Enquanto o presidente da República, seus filhos e ministros, como os da Educação, Abraham Weintraub, e Relações Exteriores, Ernesto Guimarães, continuam encontrando comunistas debaixo da cama, a mesma República é ameaçada de nova retaliação política e institucional.
Parcela da população anda saindo às ruas para reivindicar a escuridão, qual seja uma intervenção militar com seus penduricalhos de sadismo ideológico, entre eles o AI-5, o Decreto 477 (que degolou a autonomia universitária), a censura à imprensa e às artes. O país já passou por essa vergonha durante 25 anos. Mas tem gente que não se importa e gente que nem sabe o que significa essa intervenção, achando tratar-se de um antídoto eficaz contra a corrupção e a desordem.

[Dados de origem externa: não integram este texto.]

## boom_pro
module boom_pro(sw7,start,clk,led,seg,sw_input,row,seg_cat,btn6,buzzer,green,red);
Size in the first run: ~3000 cells after synthesis, roughly 250 flip-flops, ~25000 µm² of cells after synthesis.
Settings: LEC_CHECK=0, CAP_MARGIN=30, CELL_PAD_IN_SITES_DETAIL_PLACEMENT=1, CELL_PAD_IN_SITES_GLOBAL_PLACEMENT=3, CORE_ASPECT_RATIO=0.98, CORE_MARGIN=9, CORE_UTILIZATION=69, GPL_ROUTABILITY_DRIVEN=0, GPL_TIMING_DRIVEN=0, MIN_ROUTING_LAYER=met2, PLACE_DENSITY_LB_ADDON=0.29, SETUP_SLACK_MARGIN=0.58, SLEW_MARGIN=20, TNS_END_PERCENT=80; clock period 5.52 ns.
run.sh (not shown) runs the stock make flow with config.mk's settings and CLKGATE_MAP_FILE=.
The first run ended with an error in global placement without I/O on FLW-0024.
Edit:
==> flow/config.mk (replaced) <==
export PLATFORM = sky130hd
export DESIGN_NAME = boom_pro
export DESIGN_NICKNAME = boom_pro
export VERILOG_FILES = /design/flow/design.v
export SDC_FILE = /design/flow/constraint.sdc
export NUM_CORES = 4
export LEC_CHECK = 0
export CAP_MARGIN = 20
export CORE_MARGIN = 2
export CORE_UTILIZATION = 64
export SLEW_MARGIN = 20
==> flow/constraint.sdc (replaced) <==
create_clock -name core_clock -period 9.32 [get_ports {clk}]
set_input_delay 1.8640 -clock core_clock [delete_from_list [all_inputs] [get_ports {clk}]]
set_output_delay 1.8640 -clock core_clock [all_outputs]
set_load 0.01 [all_outputs]
=> This time the run completed with no timing, DRC or antenna violations; die area is lower by about 6%; area after synthesis does not change; synthesized cell count stays the same.
Edit:
--- a/flow/config.mk
+++ b/flow/config.mk
@@ -6,6 +6,11 @@
 export NUM_CORES = 4
 export LEC_CHECK = 0
+export ABC_AREA = 1
 export CAP_MARGIN = 20
 export CORE_MARGIN = 2
-export CORE_UTILIZATION = 64
+export CORE_UTILIZATION = 72
+export CTS_CLUSTER_SIZE = 13
+export HOLD_SLACK_MARGIN = -0.1
+export PLACE_DENSITY_LB_ADDON = 0.2
+export SETUP_SLACK_MARGIN = -0.08
 export SLEW_MARGIN = 20
==> flow/constraint.sdc (replaced) <==
create_clock -name core_clock -period 6.65 [get_ports {clk}]
set_input_delay 1.3300 -clock core_clock [delete_from_list [all_inputs] [get_ports {clk}]]
set_output_delay 1.3300 -clock core_clock [all_outputs]
set_load 0.01 [all_outputs]
=> With this change the flow reached the layout checks and failed them: negative setup slack. Worst setup slack gets worse by 1900 ps. Global-route usage rose by 16 points. Via count rises by a quarter to a third. Routed wire length goes up by well over a third. Non-clock buffer count climbs by 164. First-iteration DRC count grows by well over a third. Count of clock-buffer cells in the layout rose by 4. Critical path depth grows by 16. Cell area came out higher by roughly a tenth. Die area went down by a little under a tenth.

Felizmente, outra parcela da população, a maioria; as instituições (Congresso Nacional, Judiciário, Ministério Público, OAB, etc); e as próprias Forças Armadas não acodem ao intento golpista que o próprio presidente anda estimulando. No domingo passado, Jair Bolsonaro foi à manifestação golpista em frente a uma unidade do exército, em Brasília, e discursou para uma claque de seguidores levantando cartazes, faixas e as vozes com palavras-de-ordem clamando pela volta da exceção.
Além de repetir as agressões que vem fazendo ao bom-senso e às recomendações da Ciência e a Medicina, incentivando e participando de concentrações, o chefe da Nação fez um discurso que se somou aos propósitos dos manifestantes. Traiu as urnas que o elegeram e desonrou a procuração popular que lhe foi delegada pela democracia, o regime que deveria defender em vez de desqualificar e tratar como se fosse um estorvo ao Brasil.
Segundo o professor de Relações Internacionais da Fundação Getúlio Vargas (FGV), Oliver Stuenkel, o mandatário brasileiro alcançou o objetivo de desviar o foco da discussão sobre a pandemia e as medidas necessárias para contê-la. “Ele conseguiu pautar a agenda do debate público e desviar o foco. Diferentemente do resto do mundo, que discute como melhor responder à pandemia, nós estamos discutindo se haverá golpe militar ou não”.
Isso é verdade e expõe a todos uma verdade ainda mais preocupante: se as coisas continuarem nesse compasso, com o presidente e seus milhares de seguidores entrando em cena a todo momento para incentivar a quebra do amplo isolamento social, atacar as instituições, insuflar as agressões à imprensa e ainda reivindicar a violação do estado democrático e de Direito, os brasileiros do Brasil livre e do respeito à Constituição precisam se levantar.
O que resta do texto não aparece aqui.